Indianapolis Power & Light Co. v. Highland Realty, Inc.

256 N.E.2d 394, 253 Ind. 637, 1970 Ind. LEXIS 639
CourtIndiana Supreme Court
DecidedMarch 23, 1970
Docket569S108
StatusPublished
Cited by6 cases

This text of 256 N.E.2d 394 (Indianapolis Power & Light Co. v. Highland Realty, Inc.) is published on Counsel Stack Legal Research, covering Indiana Supreme Court primary law. Counsel Stack provides free access to over 12 million legal documents including statutes, case law, regulations, and constitutions.

Bluebook
Indianapolis Power & Light Co. v. Highland Realty, Inc., 256 N.E.2d 394, 253 Ind. 637, 1970 Ind.
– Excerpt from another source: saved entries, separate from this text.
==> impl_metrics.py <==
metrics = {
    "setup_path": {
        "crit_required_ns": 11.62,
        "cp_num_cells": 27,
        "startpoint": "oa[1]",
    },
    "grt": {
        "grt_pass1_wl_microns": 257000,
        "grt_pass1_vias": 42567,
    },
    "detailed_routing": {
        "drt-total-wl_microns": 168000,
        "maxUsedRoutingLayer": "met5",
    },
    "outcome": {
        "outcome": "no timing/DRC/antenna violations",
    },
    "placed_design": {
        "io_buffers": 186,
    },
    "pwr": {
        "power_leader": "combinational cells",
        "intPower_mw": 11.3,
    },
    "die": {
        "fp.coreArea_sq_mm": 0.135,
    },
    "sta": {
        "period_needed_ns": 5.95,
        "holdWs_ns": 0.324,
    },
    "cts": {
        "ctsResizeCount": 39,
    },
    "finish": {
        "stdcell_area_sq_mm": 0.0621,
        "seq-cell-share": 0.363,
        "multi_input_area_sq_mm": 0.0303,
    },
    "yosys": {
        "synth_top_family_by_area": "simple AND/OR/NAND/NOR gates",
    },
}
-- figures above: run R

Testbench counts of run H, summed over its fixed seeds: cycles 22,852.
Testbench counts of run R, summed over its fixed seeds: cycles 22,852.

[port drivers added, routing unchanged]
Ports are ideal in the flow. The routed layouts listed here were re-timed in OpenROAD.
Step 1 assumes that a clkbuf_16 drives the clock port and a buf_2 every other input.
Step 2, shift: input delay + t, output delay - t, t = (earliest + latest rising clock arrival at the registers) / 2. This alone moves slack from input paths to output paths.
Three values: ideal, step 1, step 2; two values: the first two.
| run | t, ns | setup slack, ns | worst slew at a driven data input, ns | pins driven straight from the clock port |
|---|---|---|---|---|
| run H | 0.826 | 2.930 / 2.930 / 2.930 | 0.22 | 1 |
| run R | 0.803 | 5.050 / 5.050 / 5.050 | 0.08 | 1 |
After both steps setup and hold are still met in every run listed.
LEXIS 639 (Ind. 1970).

Opinion

Hunter, C.J.

This is an appeal from an interlocutory order of the Marion Circuit Court, granting a temporary injunction to enjoin appellant, Indianapolis Power & Light Company from enforcing or taking any action pursuant to the terms of an allegedly void administrative order entered by the Public Service Commission of Indiana on April 19, 1968. Appellees, owners and operators of .certain duly licensed trailer parks in Indianapolis, brought suit to prevent the appellant Indianapolis Power and Light Company, acting pursuant to said order, from discontinuing electric service to appellees’ trailer parks, alleging that such discontinuation of power would cause immediate and irreparable injury to appellees.

The order complained of was issued by the Public Service Commission in PSCI Cause No. 31230, and was based on a complaint filed by the Indianapolis Power & Light Co. against appellees, in accordance with Ind. Ann. Stat. § 54-415 (1969 Supp.) which reads in part as follows:

“Complaint by public utility. — Any public utility may make complaint as to any matter affecting its own rates or service . . .”

The amended petition filed by appellant contains the following paragraphs which are pertinent to this appeal:

“... ‘2.6 Resale of Energy.
a) The electrical energy furnished under the contract is for the sole use of the Customer. Excepting energy delivered to other public utilities for resale in territory not served by Indianapolis Power & Light Company, no energy will be resold by the Customer upon a measured basis, except in cases of a temporary nature where it is impractical or inexpedient for the Company to install meters to determine the consump *639 tion by the ultimate consumer; and then only upon written permission obtained from the Company stating the specific use and period of use covered in each request.’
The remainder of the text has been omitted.